Infants and toddlers can suffer serious mental health disorders, yet they are unlikely to receive treatment that could prevent lasting developmental problems, according to research published by the American Psychological Association.
One barrier to mental health care for young children is "the pervasive, but mistaken, impression that young children do not develop mental health problems and are immune to the effects of early adversity and trauma because they are inherently resilient and 'grow out of' behavioral problems and emotional difficulties," according to researchers Joy D. Osofsky, PhD, of Louisiana State University, and Alicia F. Lieberman, PhD, of the University of California, San Francisco.
Their analysis is presented in the February issue of American Psychologist as part of a special section that examines the lack of mental health care for children from birth to 5 years old. Edited by Ed Tronick, PhD, of the University of Massachusetts, Boston, and Osofsky, the articles explore how infants develop mental health problems, recommend improvements in diagnostic criteria, and outline public policy opportunities for psychologists and policy makers.
Contrary to traditional beliefs that infants cannot have mental health problems "because they lack mental life," even young infants can react to the meaning of others' intentions and emotions because they have their own rudimentary intentions and motivating emotions, according to an article by Tronick and Marjorie Beeghly, PhD, of Wayne State University. While trauma can be a significant factor in developing mental health issues, the authors encourage more study of the impact of everyday life and continual interactions between infants and parents or other caregivers.
"Infants make meaning about themselves and their relation to the world of people and things," Tronick and Beeghly stated, and when that "meaning-making" goes wrong, it can lead to development of mental health problems. "Some infants may come to make meaning of themselves as helpless and hopeless, and they may become apathetic, depressed and withdrawn. Others seem to feel threatened by the world and may become hyper-vigilant and anxious." Apparent sadness, anger, withdrawal and disengagement can occur "when infants have difficulty gaining meaning in the context of relationships," they write.
Because early childhood mental health has very few practitioners, it is often difficult for parents or children's programs to find help when they think it is needed, according to Osofsky and Lieberman.
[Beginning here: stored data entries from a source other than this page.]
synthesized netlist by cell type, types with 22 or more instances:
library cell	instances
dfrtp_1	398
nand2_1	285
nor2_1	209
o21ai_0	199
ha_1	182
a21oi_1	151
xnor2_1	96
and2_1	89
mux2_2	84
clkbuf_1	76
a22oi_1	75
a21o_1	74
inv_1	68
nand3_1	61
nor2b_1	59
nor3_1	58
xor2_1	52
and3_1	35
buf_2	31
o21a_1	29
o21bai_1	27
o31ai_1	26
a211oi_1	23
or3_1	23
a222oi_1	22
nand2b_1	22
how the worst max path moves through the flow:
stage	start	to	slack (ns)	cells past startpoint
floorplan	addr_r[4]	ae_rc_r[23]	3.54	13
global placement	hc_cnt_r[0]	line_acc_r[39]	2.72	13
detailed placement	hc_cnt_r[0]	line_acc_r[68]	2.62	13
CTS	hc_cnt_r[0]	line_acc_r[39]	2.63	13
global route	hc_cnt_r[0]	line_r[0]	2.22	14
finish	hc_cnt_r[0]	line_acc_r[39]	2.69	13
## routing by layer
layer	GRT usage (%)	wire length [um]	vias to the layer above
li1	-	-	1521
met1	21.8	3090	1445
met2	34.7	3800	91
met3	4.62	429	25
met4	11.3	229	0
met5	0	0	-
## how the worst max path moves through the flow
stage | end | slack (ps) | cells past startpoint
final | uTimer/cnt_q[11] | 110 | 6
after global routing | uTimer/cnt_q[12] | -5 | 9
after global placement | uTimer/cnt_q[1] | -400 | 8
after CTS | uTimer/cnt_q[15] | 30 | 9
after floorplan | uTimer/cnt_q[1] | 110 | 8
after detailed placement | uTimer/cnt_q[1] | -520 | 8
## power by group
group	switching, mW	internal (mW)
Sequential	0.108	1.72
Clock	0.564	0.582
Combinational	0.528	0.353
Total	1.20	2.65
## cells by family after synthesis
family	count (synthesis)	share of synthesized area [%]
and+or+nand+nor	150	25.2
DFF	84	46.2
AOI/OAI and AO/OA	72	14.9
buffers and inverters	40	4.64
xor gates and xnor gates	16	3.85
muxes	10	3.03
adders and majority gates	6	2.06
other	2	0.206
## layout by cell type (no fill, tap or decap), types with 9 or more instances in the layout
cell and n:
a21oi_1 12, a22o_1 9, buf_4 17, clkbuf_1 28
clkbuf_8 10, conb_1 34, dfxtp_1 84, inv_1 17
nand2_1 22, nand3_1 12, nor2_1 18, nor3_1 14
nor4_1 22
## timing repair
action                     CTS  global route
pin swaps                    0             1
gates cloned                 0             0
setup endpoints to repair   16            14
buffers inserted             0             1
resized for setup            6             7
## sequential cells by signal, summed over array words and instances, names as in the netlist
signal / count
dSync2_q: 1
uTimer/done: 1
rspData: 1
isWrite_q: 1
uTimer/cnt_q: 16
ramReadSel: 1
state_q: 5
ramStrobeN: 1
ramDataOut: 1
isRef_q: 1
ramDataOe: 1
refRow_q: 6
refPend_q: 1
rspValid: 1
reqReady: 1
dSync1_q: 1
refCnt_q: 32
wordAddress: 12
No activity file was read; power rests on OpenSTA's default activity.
[src/tdho_pkg.sv]
// package of constants and types for the data-link transmit option block
package tdho_pkg;

    // ------------------------------------------------------------
    // register map and bus widths
    // ------------------------------------------------------------
    localparam int         WB_DW      = 32;
    localparam int         WB_AW      = 8;
    localparam logic [7:0] ADR_CTRL   = 8'h00; // link_control_three
    localparam logic [7:0] ADR_COUNT  = 8'h04; // transmit_message_count
    localparam logic [7:0] ADR_DATA   = 8'h08; // outbound octet push
    localparam logic [7:0] ADR_STATUS = 8'h0c; // status, write one to clear
    localparam logic [7:0] ADR_CMD    = 8'h10; // start and stop commands

    // ------------------------------------------------------------
    // field positions and reset values
    // ------------------------------------------------------------
    localparam int         CMD_GO     = 0;
    localparam int         CMD_STOP   = 1;
    localparam int         STA_BUSY   = 0;
    localparam int         STA_DONE   = 1;
    localparam int         STA_UNDER  = 2;
    localparam int         STA_FULL   = 3;
    localparam int         STA_EMPTY  = 4;
    localparam int         CNT_W      = 7;
    localparam logic [2:0] CTRL_RESET = 3'h0;
    localparam logic [6:0] CNT_RESET  = 7'h00;

    // ------------------------------------------------------------
    // line coding constants
    // ------------------------------------------------------------
    localparam logic [7:0]  FLAG_OCTET  = 8'h7e;
    localparam logic [7:0]  ABORT_OCTET = 8'hfe; // zero then seven ones
    localparam logic [7:0]  BOS_TAIL    = 8'hff;
    localparam logic [15:0] CRC_INIT    = 16'hffff;
    localparam logic [15:0] CRC_POLY    = 16'h8408;
    localparam logic [2:0]  ONES_MAX    = 3'h5;
    localparam logic [4:0]  OCTET_BITS  = 5'h08;
    localparam logic [4:0]  WORD_BITS   = 5'h10;
    localparam int          FIFO_W      = 8;
    localparam int          FIFO_DEPTH  = 4;

    // ------------------------------------------------------------
    // carriers and states
    // ------------------------------------------------------------
    typedef struct packed {
        logic        cyc;
        logic        stb;
        logic        we;
        logic [7:0]  adr;
        logic [3:0]  sel;
        logic [31:0] dat;
    } tdho_wb_req_t;

    // packed so that the fields sit at bits 2..0 of the register
    typedef struct packed {
        logic idle_fill;
        logic check_append;
        logic signalling_select;
    } tdho_ctrl_t;

    typedef enum {TX_FLAG, TX_DATA, TX_FCS, TX_BOS} tdho_tx_state_t;

endpackage : tdho_pkg

[src/tdho_top.sv]
// data-link transmit controller with option register, fifo and bus slave
// Function
// - idle fill with message select aborts a frame in progress with fe, then sends only flags 7e, holding back frames; one in its check octets completes
// - with no frame waiting the line carries repeated flag octets
// - idle fill bit has no effect while bit-pattern signalling is selected
// - check-append set adds crc octets after each message frame, else none
// - check-append bit has no effect in bit-pattern signalling
// - select 0 sends bit patterns, 1 sends message frames; resets to 0
// - bit pattern repeats count times then signals done; zero repeats forever
// - message count is frame octets including header, excluding check octets
//
// Added by the designer: register access over Wishbone and the register offsets.
`timescale 1ns/1ns

// ------------------------------------------------------------
// fifo
// ------------------------------------------------------------
module tdho_fifo #(
    parameter int W = 8,
    parameter int D = 4
) (
    input  wire logic         clk_i,
    input  wire logic         rst_i,
    input  wire logic         in_valid_i,
    output logic              in_ready_o,
    input  wire logic [W-1:0] in_data_i,
    output logic              out_valid_o,
    input  wire logic         out_ready_i,
    output logic [W-1:0]      out_data_o
);
    localparam int PW = $clog2(D);
    logic [W-1:0]  mem_r [D];
    logic [PW-1:0] wp_r, wp_nxt, rp_r, rp_nxt;
    logic [PW:0]   cnt_r, cnt_nxt;
    logic          push, pop;

    // handshakes and pointer steps
    always_comb
    begin
        push   = in_valid_i && in_ready_o;
        pop    = out_valid_o && out_ready_i;
        wp_nxt = push ? PW'(wp_r + 1'b1) : wp_r;
        rp_nxt = pop ? PW'(rp_r + 1'b1) : rp_r;
        cnt_nxt = cnt_r;
        if (push && !pop)
            cnt_nxt = (PW+1)'(cnt_r + 1'b1);
        else if (pop && !push)
            cnt_nxt = (PW+1)'(cnt_r - 1'b1);
    end

    assign in_ready_o  = (cnt_r != (PW+1)'(D));
    assign out_valid_o = (cnt_r != '0);
    assign out_data_o  = mem_r[rp_r];

    // pointer and storage registers
    always_ff @(posedge clk_i)
    begin
        if (rst_i)
        begin
            wp_r  <= '0;
            rp_r  <= '0;
            cnt_r <= '0;
        end
        else
        begin
            wp_r  <= wp_nxt;
            rp_r  <= rp_nxt;
            cnt_r <= cnt_nxt;
        end
        if (push)
            mem_r[wp_r] <= in_data_i;
    end
endmodule : tdho_fifo

// ------------------------------------------------------------
// top
// ------------------------------------------------------------
module tdho_top (
    input  wire logic                  clk_i,
    input  wire logic                  rst_i,
    input  wire tdho_pkg::tdho_wb_req_t wb_i,
    output logic [tdho_pkg::WB_DW-1:0] wb_dat_o,
    output logic                       wb_ack_o,
    input  wire logic                  dl_slot_i,
    output logic                       tx_bit_o,
    output logic                       transmit_transfer_done_o
);
    import tdho_pkg::*;

    tdho_ctrl_t          ctl_r, ctl_nxt;
    logic [CNT_W-1:0]    cnt_r, cnt_nxt;
    logic                ack_r, ack_nxt, go_r, go_nxt, stop_r, stop_nxt;
    logic                done_r, done_nxt, under_r, under_nxt;
    logic [WB_DW-1:0]    rd_r, rd_nxt;
    logic                req, wr_fire, wr_lo, push;
    logic                f_ready, f_valid, f_pop;
    logic [FIFO_W-1:0]   f_data;
    tdho_tx_state_t      st_r, st_nxt;
    logic [15:0]         sh_r, sh_nxt, crc_r, crc_nxt;
    logic [4:0]          nb_r, nb_nxt;
    logic [2:0]          ones_r, ones_nxt;
    logic                stf_r, stf_nxt, fcs_r, fcs_nxt;
    logic                bit_r, bit_nxt, pulse_r, pulse_nxt;
    logic [CNT_W-1:0]    left_r, left_nxt;
    logic [7:0]          pat_r, pat_nxt;
    logic                load, idle_eff, data_bit, done_ev, under_ev;

    // ------------------------------------------------------------
    // bus slave
    // ------------------------------------------------------------
    assign req     = wb_i.cyc && wb_i.stb;
    assign wr_fire = req && ack_r && wb_i.we;
    assign wr_lo   = wr_fire && wb_i.sel[0];
    assign push    = wr_lo && (wb_i.adr == ADR_DATA);

    // ack waits on fifo space for octet pushes
    always_comb
    begin
        ack_nxt = req && !ack_r
                  && !(wb_i.we && wb_i.adr == ADR_DATA && !f_ready);
        rd_nxt  = '0;
        unique case (wb_i.adr)
            ADR_CTRL:   rd_nxt[2:0] = ctl_r;
            ADR_COUNT:  rd_nxt[CNT_W-1:0] = cnt_r;
            ADR_STATUS:
            begin
                rd_nxt[STA_BUSY]  = (st_r != TX_FLAG) || go_r;
                rd_nxt[STA_DONE]  = done_r;
                rd_nxt[STA_UNDER] = under_r;
                rd_nxt[STA_FULL]  = !f_ready;
                rd_nxt[STA_EMPTY] = !f_valid;
            end
            default:    rd_nxt = '0; // unmapped reads zero
        endcase
    end

    // software controls and sticky flags, set wins over clear
    always_comb
    begin
        ctl_nxt   = ctl_r;
        cnt_nxt   = cnt_r;
        go_nxt    = go_r;
        stop_nxt  = stop_r;
        if (wr_lo && wb_i.adr == ADR_CTRL)
            ctl_nxt = wb_i.dat[2:0];
        if (wr_lo && wb_i.adr == ADR_COUNT)
            cnt_nxt = wb_i.dat[CNT_W-1:0];
        if (load && st_r == TX_FLAG && go_r && f_valid && !idle_eff)
            go_nxt = 1'b0;
        if (load && st_r == TX_BOS)
            stop_nxt = 1'b0;
        if (wr_lo && wb_i.adr == ADR_CMD && wb_i.dat[CMD_GO])
            go_nxt = 1'b1;
        if (wr_lo && wb_i.adr == ADR_CMD && wb_i.dat[CMD_STOP])
            stop_nxt = 1'b1;
        done_nxt  = done_r;
        under_nxt = under_r;
        if (wr_lo && wb_i.adr == ADR_STATUS && wb_i.dat[STA_DONE])
            done_nxt = 1'b0;
        if (wr_lo && wb_i.adr == ADR_STATUS && wb_i.dat[STA_UNDER])
            under_nxt = 1'b0;
        if (done_ev)
            done_nxt = 1'b1;
        if (under_ev)
            under_nxt = 1'b1;
    end

    // bus and control registers
    always_ff @(posedge clk_i)
    begin
        if (rst_i)
        begin
            ctl_r   <= CTRL_RESET;
            cnt_r   <= CNT_RESET;
            ack_r   <= 1'b0;
            rd_r    <= '0;
            go_r    <= 1'b0;
            stop_r  <= 1'b0;
            done_r  <= 1'b0;
            under_r <= 1'b0;
        end
        else
        begin
            ctl_r   <= ctl_nxt;
            cnt_r   <= cnt_nxt;
            ack_r   <= ack_nxt;
            rd_r    <= rd_nxt;
            go_r    <= go_nxt;
            stop_r  <= stop_nxt;
            done_r  <= done_nxt;
            under_r <= under_nxt;
        end
    end

    assign wb_ack_o = ack_r;
    assign wb_dat_o = rd_r;

    tdho_fifo #(
        .W (FIFO_W),
        .D (FIFO_DEPTH)
    ) u_fifo (
        .clk_i       (clk_i),
        .rst_i       (rst_i),
        .in_valid_i  (push),
        .in_ready_o  (f_ready),
        .in_data_i   (wb_i.dat[FIFO_W-1:0]),
        .out_valid_o (f_valid),
        .out_ready_i (f_pop),
        .out_data_o  (f_data)
    );

    // ------------------------------------------------------------
    // serial transmitter
    // ------------------------------------------------------------
    assign idle_eff = ctl_r.idle_fill && ctl_r.signalling_select;
    assign data_bit = dl_slot_i && ones_r != ONES_MAX;
    assign load     = data_bit && nb_r == 5'h01;

    // bit emission, stuffing, crc and octet sequencing
    always_comb
    begin
        st_nxt = st_r; sh_nxt = sh_r; nb_nxt = nb_r;
        ones_nxt = ones_r; stf_nxt = stf_r; fcs_nxt = fcs_r;
        crc_nxt = crc_r; bit_nxt = bit_r; left_nxt = left_r;
        pat_nxt = pat_r; f_pop = 1'b0; done_ev = 1'b0; under_ev = 1'b0;
        if (dl_slot_i && ones_r == ONES_MAX)
        begin
            bit_nxt  = 1'b0; // stuffed zero after five ones
            ones_nxt = '0;
        end
        else if (dl_slot_i)
        begin
            bit_nxt  = sh_r[0];
            ones_nxt = (stf_r && sh_r[0]) ? 3'(ones_r + 1'b1) : '0;
            if (st_r == TX_DATA)
                crc_nxt = (crc_r >> 1)
                          ^ ((crc_r[0] ^ sh_r[0]) ? CRC_POLY : '0);
            sh_nxt = sh_r >> 1;
            nb_nxt = 5'(nb_r - 1'b1);
        end
        if (load)
        begin
            sh_nxt  = {8'h00, FLAG_OCTET};
            nb_nxt  = OCTET_BITS;
            stf_nxt = 1'b0;
            unique case (st_r)
                TX_FLAG:
                    if (go_r && f_valid && !ctl_r.signalling_select)
                    begin
                        st_nxt   = TX_BOS;
                        f_pop    = 1'b1;
                        pat_nxt  = f_data;
                        left_nxt = cnt_r;
                        sh_nxt   = {BOS_TAIL, f_data};
                        nb_nxt   = WORD_BITS;
                    end
                    else if (go_r && f_valid && !idle_eff && cnt_r != '0)
                    begin
                        st_nxt   = TX_DATA;
                        f_pop    = 1'b1;
                        fcs_nxt  = ctl_r.check_append;
                        crc_nxt  = CRC_INIT;
                        left_nxt = CNT_W'(cnt_r - 1'b1);
                        sh_nxt   = {8'h00, f_data};
                        stf_nxt  = 1'b1;
                    end
                TX_DATA:
                    if (idle_eff || (left_r != '0 && !f_valid))
                    begin
                        st_nxt   = TX_FLAG;
                        sh_nxt   = {8'h00, ABORT_OCTET};
                        under_ev = !idle_eff;
                    end
                    else if (left_r != '0)
                    begin
                        f_pop    = 1'b1;
                        left_nxt = CNT_W'(left_r - 1'b1);
                        sh_nxt   = {8'h00, f_data};
                        stf_nxt  = 1'b1;
                    end
                    else if (fcs_r)
                    begin
                        st_nxt  = TX_FCS;
                        sh_nxt  = ~crc_nxt;
                        nb_nxt  = WORD_BITS;
                        stf_nxt = 1'b1;
                    end
                    else
                    begin
                        st_nxt  = TX_FLAG;
                        done_ev = 1'b1;
                    end
                TX_FCS:
                begin
                    st_nxt  = TX_FLAG;
                    done_ev = 1'b1;
                end
                TX_BOS:
                    if ((cnt_r != '0 && left_r == 7'h01) || stop_r)
                    begin
                        st_nxt  = TX_FLAG;
                        done_ev = cnt_r != '0 && !stop_r;
                    end
                    else
                    begin
                        left_nxt = (left_r == '0) ? '0 : CNT_W'(left_r - 1'b1);
                        sh_nxt   = {BOS_TAIL, pat_r};
                        nb_nxt   = WORD_BITS;
                    end
            endcase
        end
        pulse_nxt = done_ev;
    end

    // transmitter registers
    always_ff @(posedge clk_i)
    begin
        if (rst_i)
        begin
            st_r <= TX_FLAG; sh_r <= {8'h00, FLAG_OCTET};
            nb_r <= OCTET_BITS; ones_r <= '0; stf_r <= 1'b0;
            fcs_r <= 1'b0; crc_r <= CRC_INIT; bit_r <= 1'b1;
            left_r <= '0; pat_r <= '0; pulse_r <= 1'b0;
        end
        else
        begin
            st_r <= st_nxt; sh_r <= sh_nxt;
            nb_r <= nb_nxt; ones_r <= ones_nxt; stf_r <= stf_nxt;
            fcs_r <= fcs_nxt; crc_r <= crc_nxt; bit_r <= bit_nxt;
            left_r <= left_nxt; pat_r <= pat_nxt; pulse_r <= pulse_nxt;
        end
    end

    assign tx_bit_o                 = bit_r;
    assign transmit_transfer_done_o = pulse_r;
endmodule : tdho_top

[config.mk]
export PLATFORM = sky130hd
export DESIGN_NAME = tdho_top
export DESIGN_NICKNAME = d
export VERILOG_FILES = /design/src/tdho_pkg.sv /design/src/tdho_top.sv
export SDC_FILE = /design/constraint.sdc
export NUM_CORES = 1
export LEC_CHECK = 0
export BUFFER_PORTS_ARGS = -buffer_cell sky130_fd_sc_hd__buf_2
export CAP_MARGIN = 20
export CORE_UTILIZATION = 50
export DETAILED_ROUTE_END_ITERATION = 12
export GPL_ROUTABILITY_DRIVEN = 0
export PLACE_DENSITY_LB_ADDON = 0.3
export SYNTH_ARGS = -nofsm -noshare
export SYNTH_HDL_FRONTEND = slang
export SYNTH_HIERARCHICAL = 1
export SYNTH_SLANG_ARGS = --single-unit
[constraint.sdc]
create_clock -name clk_i -period 3.4 [get_ports clk_i]
set_input_delay 0.51 -clock clk_i [delete_from_list [all_inputs] [get_ports clk_i]]
set_output_delay 0.51 -clock clk_i [all_outputs]
set_load 0.01 [all_outputs]
==> out/results.ini <==
[global_route]
grtUsageTotal=0.227
gr-total-overflow=0
grt_max_degree=63
grt_pass1_vias=4568
grt_pass1_wl_um=22300
antenna_found_initial=0

[routing]
drtAntennaViolNets=0
drt_iter0_markers=399
wl_per_cell_um=16.5
first_pass_iters=11
vias_per_cell=5.85
drc_errors=4
routed-via-count=4771
wl_um=13500

[die]
initial_core_util=0.522
dieArea_sq_mm=0.0126
die_h_um=112
core_sq_mm=0.0116
ioPinCount=85
rows=39
die_width_um=112

[final_layout]
area_growth_pct=13.2
fillers=977
fin_nets=723
drive_above_1_share=0.161
final_common_cell=dfxtp_1
layout_common_cells=92 x dfxtp_1, 70 x nand2_1, 56 x a21oi_1
diodes=0
finalInstanceArea_sq_mm=0.00687
seq_area_sq_mm=0.00280
multi_input_area_sq_mm=0.00292

[critical_path]
path_max_fanout=9
cp-end-kind=flop
crit_path_top_delay_cell=a311oi_4
worst_setup_path_start_kind=flop
crit_family=compound AO/OA/AOI/OAI gates
max_stage_delay_ns=0.51
worstPathRequired_ns=3.74
critical_path.cell_chain=inv_1 > ha_1 > and2b_2 > a311oi_4 > o2bb2ai_1 > and2_1 > o31ai_2 > ha_1 > inv_1 > fa_1 > xor2_1 > or3_1 > a21oi_1
cp_num_buf_inv=2
rrSetupSlack_ns=0.18
critPathArrivalTime_ns=3.56
path_class=reg -> reg

[synth]
synth-edff-count=32
synth_seq_area_share=0.462
yosysWarnings=6
synth_top_cell_by_area=dfxtp_1
synthDominantCellAreaShare=0.304
ys_async_sr_fraction=0
avgSynthCellArea_sq_um=9.71
synth-main-ff-cell=dfxtp_1
synth.area.top_cells=dfxtp_1 30%, edfxtp_1 16%, a21oi_1 4.6%
syn_area_sq_mm=0.00607
syn_inst=625
ys_ff_latch=124
synth.distinct_cells=75

[sta]
fin_skew_ns=0.00526
finalSetupViolCount=0
fmax_ghz=0.311
report.final.slew_viol_count=0
finalCritPeriodShare=0.947
rsz0062_at_grt=false
hold_viol_final=0
worst_slack_ns=0.180
hold_slack_ns=0.318
slew_headroom=0.453
period_minus_slack_ns=3.22
tns_ns=0
tightestPinTransition_ns=0.815

[place]
post-place-ws_ns=0.196
port_buffers=32
post_dp_cell_area_sq_mm=0.00623
dp.final_hpwl_um=9300

[pwr]
power.density_mw_per_mm2=515
ir_drop_mv=0.632
p_leak_nw=2.75

[clock_network]
cts-buffers-inserted=17
worstSkewPairLatency_ns=0.41
tritoncts=yes
ctsLongestPathBuffers=2
holdBufCountCts=0
htree_levels=4
cts_sinks=124
clk_pin_slew_ns=0.06
root_buffer=clkbuf_16

[outcome]
status=finished, violations left
violations=design-rule violations

[worst_hold_path]
min_path_type=in -> reg

[job]
cap_violations=0

-- per-layer routing --
| metal | GRT usage | wire, um | vias to the layer above |
|---|---|---|---|
| li1 | - | - | 2274 |
| met4 | 0.0853 | 291 | 0 |
| met2 | 0.379 | 6570 | 200 |
| met3 | 0.0599 | 793 | 30 |
| met1 | 0.284 | 5800 | 2267 |
| met5 | 0 | 0 | - |
-- report_power, final --
part / switching, W / internal [W]
clock: 0.000674 / 0.00120
combinational: 0.0000834 / 0.0000398
sequential: 0.0000130 / 0.00153
-- cell families (layout without fill, tap and decap cells) --
kind of cell / count (synthesis) / after routing / share of synthesized area
AND/OR/NAND/NOR: 196 / 196 / 0.156
AO/OA/AOI/OAI: 163 / 163 / 0.180
flip-flops: 124 / 124 / 0.462
buffers and inverters: 77 / 100 / 0.0741
multiplexers: 37 / 37 / 0.0786
adder cells (fa/ha/maj): 14 / 14 / 0.0301
XOR/XNOR: 13 / 13 / 0.0188
other: 1 / 25 / 0.000618
-- registers in the layout, summed over array words and instances (netlist names), 5 cells and up, named ones only --
name and cells:
cnt_r 7, u_fifo/mem_r 32, wb_dat_o 7, pat_r 8
left_r 7, crc_r 16, sh_r 16, nb_r 5
-- worst reg2reg max path, stage by stage (launching register included) --
cell and delay (ns):
dfxtp_1 0.38, inv_1 0.11, ha_1 0.21, and2b_2 0.24, a311oi_4 0.51, o2bb2ai_1 0.28, and2_1 0.24, o31ai_2 0.10
ha_1 0.24, inv_1 0.08, fa_1 0.20, xor2_1 0.10, or3_1 0.32, a21oi_1 0.14
-- path summary, 6_finish.rpt --
path	to	from	cells after the start
worst max-delay path	u_fifo/cnt_r[2]$_SDFFE_PP0P_	cnt_r[0]$_SDFFE_PP0P_	13
worst min-delay path	u_fifo/mem_r[2][7]$_DFFE_PP_	wb_i[7]	1
worst max register to register	u_fifo/cnt_r[2]$_SDFFE_PP0P_	cnt_r[0]$_SDFFE_PP0P_	13
worst min register to register	wb_ack_o$_SDFF_PP0_	wb_ack_o$_SDFF_PP0_	1
-- cell usage after synthesis, drive strengths merged (3+ instances only) --
cell type,instances
nand2b,4
mux4,8
a31oi,6
or4,3
inv,21
nor3,9
buf,31
nor3b,4
a21oi,56
nor2b,4
o221ai,5
xnor2,4
o211ai,5
nand3,14
or3,7
nor4,5
nor2,57
ha,13
and2,7
o31ai,3
a22oi,5
dfxtp,92
mux2i,27
a211oi,7
o22ai,12
edfxtp,32
clkbuf,24
o21bai,9
nand2,70
xor2,9
a211o,5
and3,3
nand3b,3
o21ai,30
-- layout make-up --
type,instances,share of cell area
Clock inverter,11,0.0184
Inverter,22,0.0120
Tap cell,143,0.0261
Clock buffer,21,0.0723
Sequential cell,124,0.408
Multi-Input combinational cell,448,0.424
Timing Repair Buffer,46,0.0386
-- through the flow --
step	utilization	std cells	power, W
final	0.591	815	0.00354
after global routing	0.591	815	0.00366
after CTS	0.590	815	0.00356
after detailed placement	0.537	783	0.00170
after global placement	0.537	783	0.00169
after floorplan	-	649	0.00168
-- repair_timing --
action                                  in CTS  in global routing
hold endpoints to repair                     0                  0
endpoints found under the setup margin       0                  2
resized for setup                            0                  1
setup buffers                                0                  0
Power figures use the tool's default switching activity.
If they do find such help, "the cost of preventive services or treatments for children under the age of three years may not be covered by insurance or other resources," notes another paper, by Florence Nelson, PhD, of the national nonprofit ZERO TO THREE and Tammy Mann, PhD, of the Frederick D. Patterson Research Institute.
The papers emphasize the importance of the creation and integration of services for parents and caregivers of young children so they can recognize mental health issues in infants and are able to find help.
Mental health risks to infants are magnified by the fact that "the youngest children, from birth to age 5, suffer disproportionately high rates of maltreatment with long-term consequences for mental and physical health, pediatric health, and child care providers seldom identify or refer children under 5 years old to mental health services," according to Osofsky and Lieberman. Their study cites U.S. Department of Health and Human Services statistics from 2008 and 2010 showing that 79.8 percent of the children who died from abuse and neglect were younger than 4 years old, and that the first year of life is the most dangerous. The paper also examines the impact of poverty and points out that previous studies have revealed that "one in five children in poverty has a diagnosable mental health disorder."